As federal debt continues to rise, younger generations will bear the brunt of today’s irresponsible deficit spending. Not all millennials are passive bystanders as Congress seals their fate. The Millennial Debt Foundation (MDF) recently released 10 recommendations to address the U.S. debt challenge over the next 30 years.

Founded in 2019 with the support of the late Senator Tom Coburn, MD, the Foundation convened millennial business leaders and members of Congress to devise a plan to reduce the growth in the federal debt. I am pleased to serve the organization as a senior advisor.

The latest Congressional Budget Office long-term outlook projects that debt will rise to an unprecedented 185 percent of gross domestic product (GDP) by 2052. Under the MDF proposal, debt would rise just shy of 129 percent of GDP. While a significant improvement to doing nothing, the fact that debt would still rise to such alarming levels demonstrates the severity of the U.S. fiscal challenge. Delay is making it even worse.

As the House Budget Committee, under the chairmanship of Jody Arrington (R‑TX), prepares its budget proposal over the next few weeks, they should seriously consider adopting some if not all the MDF’s recommendations. Here are the MDF’s 10 proposals:

Increase federal benefits to keep pace with inflation by using a more accurate and modern cost-of-living measure: $200 billion in savings over 10 years

Use the Chained CPI measure of inflation to calculate cost-of-living adjustments for federal spending programs (i.e., Social Security, means-tested programs, other federal retirement programs & health programs). The 2017 tax law adopted chained CPI for adjusting the tax code. It’s only sensible that federal benefit programs should follow suit. As I’ve argued previously:

“[T]he chained CPI is a more accurate measure of changes in the cost of living, it should be adopted across all federal benefit programs that are currently using the CPI‑W or the CPI‑U to make benefit adjustments.
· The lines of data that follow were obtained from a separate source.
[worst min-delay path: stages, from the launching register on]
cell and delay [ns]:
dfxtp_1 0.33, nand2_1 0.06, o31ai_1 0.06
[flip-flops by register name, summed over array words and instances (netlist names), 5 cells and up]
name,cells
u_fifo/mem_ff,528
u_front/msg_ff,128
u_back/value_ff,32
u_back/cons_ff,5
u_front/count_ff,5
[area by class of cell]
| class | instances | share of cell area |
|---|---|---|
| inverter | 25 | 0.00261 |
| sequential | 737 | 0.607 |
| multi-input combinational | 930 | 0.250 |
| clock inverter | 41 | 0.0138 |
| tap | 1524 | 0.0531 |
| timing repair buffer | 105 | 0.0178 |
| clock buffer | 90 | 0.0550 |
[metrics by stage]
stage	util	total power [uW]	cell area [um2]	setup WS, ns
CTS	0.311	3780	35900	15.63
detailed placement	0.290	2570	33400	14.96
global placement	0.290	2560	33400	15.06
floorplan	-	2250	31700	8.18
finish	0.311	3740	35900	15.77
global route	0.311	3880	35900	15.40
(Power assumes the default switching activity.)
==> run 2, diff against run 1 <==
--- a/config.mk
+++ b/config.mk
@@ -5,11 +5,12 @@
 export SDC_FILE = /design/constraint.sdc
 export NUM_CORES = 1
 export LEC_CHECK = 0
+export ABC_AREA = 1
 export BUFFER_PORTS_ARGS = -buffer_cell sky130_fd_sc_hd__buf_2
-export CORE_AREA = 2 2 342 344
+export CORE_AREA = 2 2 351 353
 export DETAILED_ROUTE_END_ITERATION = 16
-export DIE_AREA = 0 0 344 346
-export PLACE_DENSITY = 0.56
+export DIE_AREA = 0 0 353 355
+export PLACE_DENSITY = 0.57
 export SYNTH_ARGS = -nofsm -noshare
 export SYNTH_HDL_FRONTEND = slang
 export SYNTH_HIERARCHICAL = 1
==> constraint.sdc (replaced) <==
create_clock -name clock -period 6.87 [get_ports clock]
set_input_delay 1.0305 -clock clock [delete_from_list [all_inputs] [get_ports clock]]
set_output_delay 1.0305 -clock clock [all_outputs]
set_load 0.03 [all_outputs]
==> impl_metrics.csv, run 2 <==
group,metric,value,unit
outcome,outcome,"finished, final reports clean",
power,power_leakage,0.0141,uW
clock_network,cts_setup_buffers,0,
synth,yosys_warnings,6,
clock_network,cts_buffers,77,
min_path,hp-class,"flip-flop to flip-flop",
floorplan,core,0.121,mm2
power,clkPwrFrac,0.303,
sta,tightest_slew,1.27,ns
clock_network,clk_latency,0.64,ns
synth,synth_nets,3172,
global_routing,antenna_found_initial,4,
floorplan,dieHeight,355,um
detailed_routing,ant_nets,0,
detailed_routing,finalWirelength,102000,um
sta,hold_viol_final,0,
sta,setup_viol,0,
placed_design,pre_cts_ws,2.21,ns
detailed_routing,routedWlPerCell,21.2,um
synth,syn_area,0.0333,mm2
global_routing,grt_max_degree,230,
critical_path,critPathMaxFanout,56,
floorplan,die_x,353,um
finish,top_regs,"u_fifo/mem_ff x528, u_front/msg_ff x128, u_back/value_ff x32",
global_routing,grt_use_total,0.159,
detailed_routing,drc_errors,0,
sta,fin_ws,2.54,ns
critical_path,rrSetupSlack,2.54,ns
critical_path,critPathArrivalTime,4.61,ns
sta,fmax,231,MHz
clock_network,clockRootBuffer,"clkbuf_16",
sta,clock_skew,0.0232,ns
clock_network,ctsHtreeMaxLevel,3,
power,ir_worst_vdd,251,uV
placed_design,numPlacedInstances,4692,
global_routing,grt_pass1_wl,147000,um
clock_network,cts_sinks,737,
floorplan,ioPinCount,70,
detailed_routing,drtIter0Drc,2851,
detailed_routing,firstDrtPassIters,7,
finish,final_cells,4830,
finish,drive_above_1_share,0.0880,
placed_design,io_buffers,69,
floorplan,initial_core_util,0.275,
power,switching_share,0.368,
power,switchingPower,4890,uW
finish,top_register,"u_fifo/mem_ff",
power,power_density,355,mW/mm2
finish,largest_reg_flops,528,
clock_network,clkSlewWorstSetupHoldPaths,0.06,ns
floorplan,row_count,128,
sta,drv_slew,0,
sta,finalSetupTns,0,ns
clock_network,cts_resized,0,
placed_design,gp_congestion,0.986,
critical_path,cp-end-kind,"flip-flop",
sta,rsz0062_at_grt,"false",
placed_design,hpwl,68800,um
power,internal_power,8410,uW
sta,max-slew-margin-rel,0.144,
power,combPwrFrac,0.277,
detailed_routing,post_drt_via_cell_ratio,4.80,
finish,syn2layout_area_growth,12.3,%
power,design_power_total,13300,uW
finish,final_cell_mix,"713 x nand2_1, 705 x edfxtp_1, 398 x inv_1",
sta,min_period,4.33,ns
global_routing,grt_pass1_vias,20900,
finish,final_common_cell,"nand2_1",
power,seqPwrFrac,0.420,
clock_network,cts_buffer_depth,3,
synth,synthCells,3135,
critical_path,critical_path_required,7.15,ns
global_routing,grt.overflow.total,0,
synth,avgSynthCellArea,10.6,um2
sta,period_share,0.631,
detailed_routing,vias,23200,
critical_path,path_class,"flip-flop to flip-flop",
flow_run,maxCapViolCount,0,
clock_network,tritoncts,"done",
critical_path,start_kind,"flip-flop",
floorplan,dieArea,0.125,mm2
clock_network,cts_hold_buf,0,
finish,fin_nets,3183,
Opponents of moving to this measure, argue that it would grow welfare beneficiaries’ benefits more slowly, leaving recipients with fewer resources over the long run. If proponents believe that welfare benefits are too low, they should address this issue directly; not perpetuate use of a less accurate inflation measure to achieve their ends.”

Increase Social Security’s initial benefits to keep pace with inflation: $50 billion in savings over 10 years

When Social Security calculates recipients’ initial benefits it gives seniors a bonus increase based on average wage growth. This leads to more generous benefits than ensuring benefits kept pace with the cost of living. Under the current approach, Social Security benefits grow more generous over time as workers become more productive.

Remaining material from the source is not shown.